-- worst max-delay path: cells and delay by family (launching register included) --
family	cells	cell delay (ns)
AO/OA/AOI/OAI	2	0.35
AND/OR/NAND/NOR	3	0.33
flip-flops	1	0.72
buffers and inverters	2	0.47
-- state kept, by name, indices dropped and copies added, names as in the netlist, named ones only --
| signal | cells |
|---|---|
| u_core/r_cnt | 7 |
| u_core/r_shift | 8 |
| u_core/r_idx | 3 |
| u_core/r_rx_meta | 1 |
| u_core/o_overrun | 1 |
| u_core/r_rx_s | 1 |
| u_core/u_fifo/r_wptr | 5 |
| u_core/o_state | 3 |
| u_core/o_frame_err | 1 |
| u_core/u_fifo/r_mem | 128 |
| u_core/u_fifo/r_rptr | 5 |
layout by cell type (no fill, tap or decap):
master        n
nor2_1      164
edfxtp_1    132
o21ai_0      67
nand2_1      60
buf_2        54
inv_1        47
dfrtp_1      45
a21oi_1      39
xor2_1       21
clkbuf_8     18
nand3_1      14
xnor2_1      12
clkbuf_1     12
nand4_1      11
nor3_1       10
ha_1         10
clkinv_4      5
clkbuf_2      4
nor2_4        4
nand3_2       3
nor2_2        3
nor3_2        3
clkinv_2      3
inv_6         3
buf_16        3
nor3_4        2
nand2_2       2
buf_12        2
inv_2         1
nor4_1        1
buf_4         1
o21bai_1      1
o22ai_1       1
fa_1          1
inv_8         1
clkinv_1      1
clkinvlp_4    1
--- config.mk ---
export PLATFORM = sky130hd
export DESIGN_NAME = vt52_key_encoder
export DESIGN_NICKNAME = d
export VERILOG_FILES = /design/src/rtl/vt52_pkg.sv /design/src/rtl/sync_signal.sv /design/src/rtl/vt52_key_fifo.sv /design/src/rtl/vt52_key_encoder.sv
export SDC_FILE = /design/constraint.sdc
export NUM_CORES = 1
export LEC_CHECK = 0
export BUFFER_PORTS_ARGS = -buffer_cell sky130_fd_sc_hd__buf_4
export CORE_ASPECT_RATIO = 1.2
export CORE_UTILIZATION = 50
export DETAILED_ROUTE_END_ITERATION = 10
export PLACE_DENSITY = 0.66
export REMOVE_ABC_BUFFERS = 1
export SYNTH_ARGS = -nofsm -noshare
export SYNTH_HDL_FRONTEND = slang
export SYNTH_SLANG_ARGS = --single-unit
export TNS_END_PERCENT = 100
--- constraint.sdc ---
create_clock -name clk -period 7 [get_ports clk]
set_input_delay 0.35 -clock clk [delete_from_list [all_inputs] [get_ports clk]]
set_output_delay 0.35 -clock clk [all_outputs]
set_load 0.03 [all_outputs]
--- src/rtl/vt52_pkg.sv ---
// Shared VT52 definitions: escape byte, keyboard key codes, identify reply
// bytes and the key-encoder FSM state type.
package vt52_pkg;

    localparam logic [7:0] ESC          = 8'h1B;

    // Cursor and function keys
    localparam logic [7:0] KEY_UP       = 8'h80;
    localparam logic [7:0] KEY_DOWN     = 8'h81;
    localparam logic [7:0] KEY_RIGHT    = 8'h82;
    localparam logic [7:0] KEY_LEFT     = 8'h83;
    localparam logic [7:0] KEY_BLUE     = 8'h84;
    localparam logic [7:0] KEY_RED      = 8'h85;
    localparam logic [7:0] KEY_GRAY     = 8'h86;

    // Keypad keys
    localparam logic [7:0] KEY_KP_0     = 8'h90;
    localparam logic [7:0] KEY_KP_9     = 8'h99;
    localparam logic [7:0] KEY_KP_DOT   = 8'h9A;
    localparam logic [7:0] KEY_KP_ENTER = 8'h9B;

    // Identify reply is ESC / K
    localparam logic [7:0] IDENT_MID    = 8'h2F;
    localparam logic [7:0] IDENT_FIN    = 8'h4B;

    // Alternate-keypad prefix byte after ESC
    localparam logic [7:0] ALT_PREFIX   = 8'h3F;

    typedef enum logic [2:0] {
        ST_IDLE,
        ST_LOAD,
        ST_ESC,
        ST_MID,
        ST_FINAL
    } key_state_e;

endpackage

▶ _Assigned task_: Counting the lines of the material that hold the string "cells", state the total and nothing besides.

▶ _Completed task_: 3